For these grade 12 graduates, science class was an easy credit.

Earlier this year, Shaftesbury High School graduate Matthew Hewlett and Linden Christian School graduate Caleb Turon showed off their invention at the Canadian Medical and Biological Enginerring Association's conference.

"[It's] a device that you put over your forehead and it helps blind people navigate," Hewlett said. "It does that by shocking your optic nerve with low amounts of current . . . and you see that as a flash of white light."

Hewlett said the device works for those who have acquired blindness (were born with sight).
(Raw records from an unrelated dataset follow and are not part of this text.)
$ cat src/rtl/fifo_rd_status.sv
// ---------------------------------------------------------------------------
// fifo_rd_status
// Read-side status stage of an asynchronous FIFO. It brings the write-domain
// gray pointer into the read clock through a flop chain, converts both
// pointers to binary and derives the empty flag, the read grant, the fill
// level with almost-empty, and a sticky underflow error.
//
// Optional feature macro: FIFO_RD_LEVEL_EN
//   defined     -> level_out / almost_empty_out are built and registered
//   not defined -> level_out and almost_empty_out are tied to zero and the
//                  level subtractor / threshold compare are not built
//
// Ports
//   clk               read-domain clock
//   rst_n_in          asynchronous active-low reset
//   wr_gray_in        write pointer (gray), asynchronous to clk
//   rd_gray_in        read pointer (gray) from the read-side gray counter
//   rd_en_in          read request from the consumer
//   rd_allow_out      read grant, rd_en_in & ~empty_out (combinational)
//   empty_out         registered empty flag
//   almost_empty_out  registered, level at or below AE_THRESH
//   level_out         registered entry count, 0..2^ADDR_WIDTH
//   underflow_out     sticky, read requested while empty
// ---------------------------------------------------------------------------
module fifo_rd_status #(
    parameter int ADDR_WIDTH  = 4,
    parameter int SYNC_STAGES = 2,
    parameter int AE_THRESH   = 2
) (
    input  logic                  clk,
    input  logic                  rst_n_in,
    input  logic [ADDR_WIDTH:0]   wr_gray_in,
    input  logic [ADDR_WIDTH:0]   rd_gray_in,
    input  logic                  rd_en_in,
    output logic                  rd_allow_out,
    output logic                  empty_out,
    output logic                  almost_empty_out,
    output logic [ADDR_WIDTH:0]   level_out,
    output logic                  underflow_out
);

    localparam int PW = ADDR_WIDTH + 1;

    // Gray to binary: each binary bit is the xor of all gray bits at or above it.
    function automatic logic [ADDR_WIDTH:0] gray2bin(input logic [ADDR_WIDTH:0] g);
        logic [ADDR_WIDTH:0] b;
        b[ADDR_WIDTH] = g[ADDR_WIDTH];
        for (int i = ADDR_WIDTH - 1; i >= 0; i--) begin
            b[i] = b[i + 1] ^ g[i];
        end
        return b;
    endfunction

    logic [ADDR_WIDTH:0] r_sync [SYNC_STAGES];
    logic                r_empty;
    logic                r_underflow;

    logic [ADDR_WIDTH:0] w_wr_bin;
    logic [ADDR_WIDTH:0] w_rd_bin;
    logic [ADDR_WIDTH:0] w_rd_bin_nxt;
    logic                w_rd_allow;

    // Write-pointer synchroniser: plain flop chain, only the last stage is used.
    always_ff @(posedge clk or negedge rst_n_in) begin
        if (!rst_n_in) begin
            for (int i = 0; i < SYNC_STAGES; i++) begin
                r_sync[i] <= {PW{1'b0}};
            end
        end else begin
            r_sync[0] <= wr_gray_in;
            for (int i = 1; i < SYNC_STAGES; i++) begin
                r_sync[i] <= r_sync[i - 1];
            end
        end
    end

    // Pointer conversion and look-ahead read pointer. The read counter's
    // register moves on the same edge as r_empty, so the flag is computed
    // against the pointer value the counter is about to take.
    always_comb begin
        w_wr_bin     = gray2bin(r_sync[SYNC_STAGES - 1]);
        w_rd_bin     = gray2bin(rd_gray_in);
        w_rd_allow   = rd_en_in & ~r_empty;
        w_rd_bin_nxt = w_rd_bin + {{ADDR_WIDTH{1'b0}}, w_rd_allow};
    end

    // Empty flag and sticky underflow. Reset forces empty so no grant leaks
    // out while the counters are being cleared.
    always_ff @(posedge clk or negedge rst_n_in) begin
        if (!rst_n_in) begin
            r_empty     <= 1'b1;
            r_underflow <= 1'b0;
        end else begin
            r_empty     <= (w_rd_bin_nxt == w_wr_bin);
            r_underflow <= r_underflow | (rd_en_in & r_empty);
        end
    end

    assign rd_allow_out  = w_rd_allow;
    assign empty_out     = r_empty;
    assign underflow_out = r_underflow;

`ifdef FIFO_RD_LEVEL_EN
    localparam logic [ADDR_WIDTH:0] LP_AE_THRESH = PW'(AE_THRESH);

    logic [ADDR_WIDTH:0] r_level;
    logic                r_almost_empty;
    logic [ADDR_WIDTH:0] w_level_nxt;

    // Modulo subtraction handles pointer wrap through all-ones with no special case.
    always_comb begin
        w_level_nxt = w_wr_bin - w_rd_bin_nxt;
    end

    // Level and almost-empty registers, same latency as the empty flag.
    always_ff @(posedge clk or negedge rst_n_in) begin
        if (!rst_n_in) begin
            r_level        <= {PW{1'b0}};
            r_almost_empty <= 1'b1;
        end else begin
            r_level        <= w_level_nxt;
            r_almost_empty <= (w_level_nxt <= LP_AE_THRESH);
        end
    end

    assign level_out        = r_level;
    assign almost_empty_out = r_almost_empty;
`else
    assign level_out        = {PW{1'b0}};
    assign almost_empty_out = 1'b0;
`endif

endmodule
$ cat config.mk
export PLATFORM = sky130hd
export DESIGN_NAME = fifo_rd_status
export DESIGN_NICKNAME = d
export VERILOG_FILES = /design/src/rtl/fifo_rd_status.sv
export SDC_FILE = /design/constraint.sdc
export NUM_CORES = 1
export LEC_CHECK = 0
export CAP_MARGIN = 20
export CORE_UTILIZATION = 44
export DETAILED_ROUTE_END_ITERATION = 7
export PLACE_DENSITY = 0.87
export SLEW_MARGIN = 20
export SYNTH_ARGS = -nofsm -noshare
export SYNTH_HDL_FRONTEND = slang
export SYNTH_SLANG_ARGS = --single-unit
$ cat constraint.sdc
create_clock -name clk -period 3.6 [get_ports clk]
set_input_delay 0.36 -clock clk [delete_from_list [all_inputs] [get_ports clk]]
set_output_delay 0.36 -clock clk [all_outputs]
set_load 0.02 [all_outputs]
==> impl_results.md <==
- Final Hold Slack: 349 ps
- Clock Pin Slew Worst Setup and Hold Paths: about 70 ps
- Clock skew: ~1.6 ps
- Hold Vio Cnt, Final: 0
- Count of input and output buffers: 15
- CP Capture Type: flop
- Largest family of logic cells by synthesized area: XOR/XNOR gates
- Ys Warns: 0
- Outcome: completed
- I/O pin count: 22
- PwrDens: around 480 nW/um^2
- Placed inst area: around 730 um^2
- Largest stage delay, worst path: 510 ps
- Highest ir drop seen on vdd: between 0.0002 and 0.0003 V
- R2R Path Start: empty_out$_DFF_PN1_
- Buf+Inv Stages, Crit Path: 2
- Post-route setup TNS: 0 ps
- Max Fclk: 0.342 GHz
- Fin crit period: just under 3000 ps
- Vias per cell: approximately 4.4
- Hold_sp: r_sync[5]$_DFF_PN0_
- Post-synthesis compound-gate area fraction: ~3.8%
- Register-to-register setup slack: approximately 1700 ps
- Clk_lat worst skew: 260 ps
- Largest net degree at the start of global routing: 13
- Resized Gates After CTS: 0
- Hold buffers post-CTS: 0
- Part of the cycle the worst path needs: between 80% and 90%
- CORE AREA: around 1200 um^2
- Post-synthesis adder-cell area fraction: 8.49%
- Vias in the first global route: around 320
- Root Driver: clkbuf_4
- First-pass GRT wire length: around 1300 um
- End of the worst hold path: r_sync[0]$_DFF_PN0_
- Fin util: roughly two thirds
- Worst Hold Class: flop to flop
- DR pass1 iterations: 1
- Drt drc: 0
- Final setup violating endpoints: 0
- CTS tree: done
- Post-Syn Area: between 500 and 600 um^2
- Distinct cell type count after synthesis: 16
- Xor/xnor share of the synthesized area: 21.4%
- Seq/Total Area, Yosys: about half
- HPWL after DPL: about 600 um
- Worst setup path category: primary input to flop
- Reg2Reg Depth: 5
- # diodes: 0
- Seq cells post-synth: 12
- Multiplexer area fraction after synthesis: 0%
- Data arrival time of the worst path: roughly 3100 ps
- Layout area overhead: 30.1%
- Post-DRT Antenna Nets: 0
- Post-Synth Simple-Gate Area: around 4.2%
- H-Tree Depth: 1
- Pwr Total: approximately 370 uW
- Worst setup SP type: primary input
- Layout cells sized above 1: 10.9%
- Max-Cap Viols: 0
- Rows: 12
- Nets: 82
- Unrepaired setup endpoints after global routing: no
- Filler instances: just over 90
- Die Wd: 38.6 um
- CTS max path bufs: 2
- Starting DRC count in detailed routing: 0
- Gate Count Post-Synth: 46
- Gr busiest metal: met2
- Clk sinks: 12
- Met2 Usage GRT: between 20% and 30%
- Drt wl/cell: between 9 and 10 um
- Req. time, crit path: between 3000 and 4000 ps
- Initial core utilization: approximately half
- Mean Syn Cell Area: about 13 um^2
- Post-CTS Setup Inserts: 0
- Critical Path Fanout Max: 2
- DR vias: roughly 340
- Grt met1 use: between 10% and 20%
- Crit path max-delay cell type: clkdlybuf4s50_1
- GR Util All Layers: a little over an eighth
- Cell area after layout: ~770 um^2
- Met3 usage: under 10%
- Die area: roughly 1500 um^2
- Die Ht: approximately 39 um
- Lkg Pwr: around 0.36 nW
- Slew Viols, Final: 0
- Number of buffers created by CTS: 3
- CP dominant cell by count: ha_1
- Drt total wl: slightly above 700 um
- Initial antenna violation count: 0
- Top delay family on crit path: adder cells
- CP cell instances: clkdlybuf4s50_1, xor2_1, ha_1, inv_1, ha_1, xnor2_1, ha_1, ha_1, or3_1, a2111oi_2
- Gpl congestion: about 0.66
- Overflow left after global routing: 0
- Hold path depth: 0
- Worst R2R End: empty_out$_DFF_PN1_
-- kinds of logic after synthesis --
logic type | count (synthesis)
and+or+nand+nor | 5
xor gates and xnor gates | 12
adders and majority gates | 4
AOI/OAI and AO/OA | 2
other | 1
DFF | 12
buffers and inverters | 10
-- worst max path at each step --
| stage | start | end | slack, ps | depth (start not counted) |
|---|---|---|---|---|
| final | rd_gray_in[4] | empty_out$_DFF_PN1_ | 680 | 10 |
| after global routing | rd_gray_in[4] | empty_out$_DFF_PN1_ | 570 | 10 |
| after CTS | rd_gray_in[4] | empty_out$_DFF_PN1_ | 660 | 10 |
| after detailed placement | rd_gray_in[4] | empty_out$_DFF_PN1_ | 370 | 10 |
| after global placement | rd_gray_in[4] | empty_out$_DFF_PN1_ | 390 | 10 |
| after floorplan | rd_gray_in[4] | empty_out$_DFF_PN1_ | 1030 | 9 |
-- registers in the layout, indices dropped and copies added (netlist names) --
register       count
empty_out          1
r_sync            10
underflow_out      1
-- cell usage in the layout (no fill, tap or decap) --
cell type        count
dfstp_2              1
dfrtp_1             11
xnor2_2              1
inv_1                4
clkbuf_8             1
xnor3_1              1
or3_1                1
nor2b_1              1
nand2_1              2
a2111oi_2            1
conb_1               6
clkbuf_4             3
xor2_1               4
a21o_1               1
nand3_1              1
clkdlybuf4s50_1     15
ha_1                 4
xnor2_1              6
-- report_power, final --
group,switching [mW],leakage (nW),internal [mW],total [mW]
clock,0.0394,0.0210,0.0614,0.101
sequential,0.00642,0.138,0.148,0.155
combinational,0.0532,0.200,0.0581,0.111
-- routing by layer --
metal / share of wire [%] / up-vias
li1: - / 168
met1: 40 / 157
met2: 51 / 14
met3: 6.2 / 2
met4: 1.9 / 0
met5: 0 / -
-- stage by stage --
| stage | std cells | setup slack (ps) |
|---|---|---|
| final | 78 | 678 |
| after global placement | 74 | 394 |
| after floorplan | 51 | 1030 |
| after global routing | 78 | 568 |
| after detailed placement | 74 | 368 |
| after CTS | 78 | 656 |
-- Yosys cell counts --
cell       count  area [um^2]
xnor2_2        1         16.3
or3_1          1         6.26
nor2b_1        1         6.26
a2111oi_2      1         15.0
inv_1          4         15.0
a21o_1         1         7.51
dfstp_2        1         26.3
dfrtp_1       11          275
xnor2_1        6         52.6
nand2_1        2         7.51
xor2_1         4         35.0
xnor3_1        1         22.5
buf_4          6         45.0
nand3_1        1         5.00
ha_1           4         50.1
conb_1         1         3.75
-- layout make-up --
class / count / area (um^2) / share of cell area [%]
multi-input combinational: 29 / 246 / 32.1
timing repair buffer: 15 / 150 / 19.6
tap: 14 / 17.5 / 2.28
inverter: 4 / 15.0 / 1.96
clock buffer: 4 / 36.3 / 4.73
sequential: 12 / 302 / 39.3
(Power assumes the default switching activity.)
It currently uses a distance sensor but they hope to soon upgrade it to computer vision.

"We're hoping to get more control with it," Turon said.

Both students had a chance to meet with the Canadian Institute for the Blind to showcase their device as well.

The University of Manitoba, were both students will be attending this year, said the device could be patented. The University also gave them a chance to work on a different project over the summer. Hewlett said the project was something that Dr. Zahra Moussari, the Director of the Biomedical Engineering Program, said no one else had time to work on.

"[The project} is a medical device that you put over your head and it monitor's brain activity," Hewlett said. "They want to use it for Alzheimer's research."

Turon and Hewlett are excited for the school year and for the big things that may lay ahead.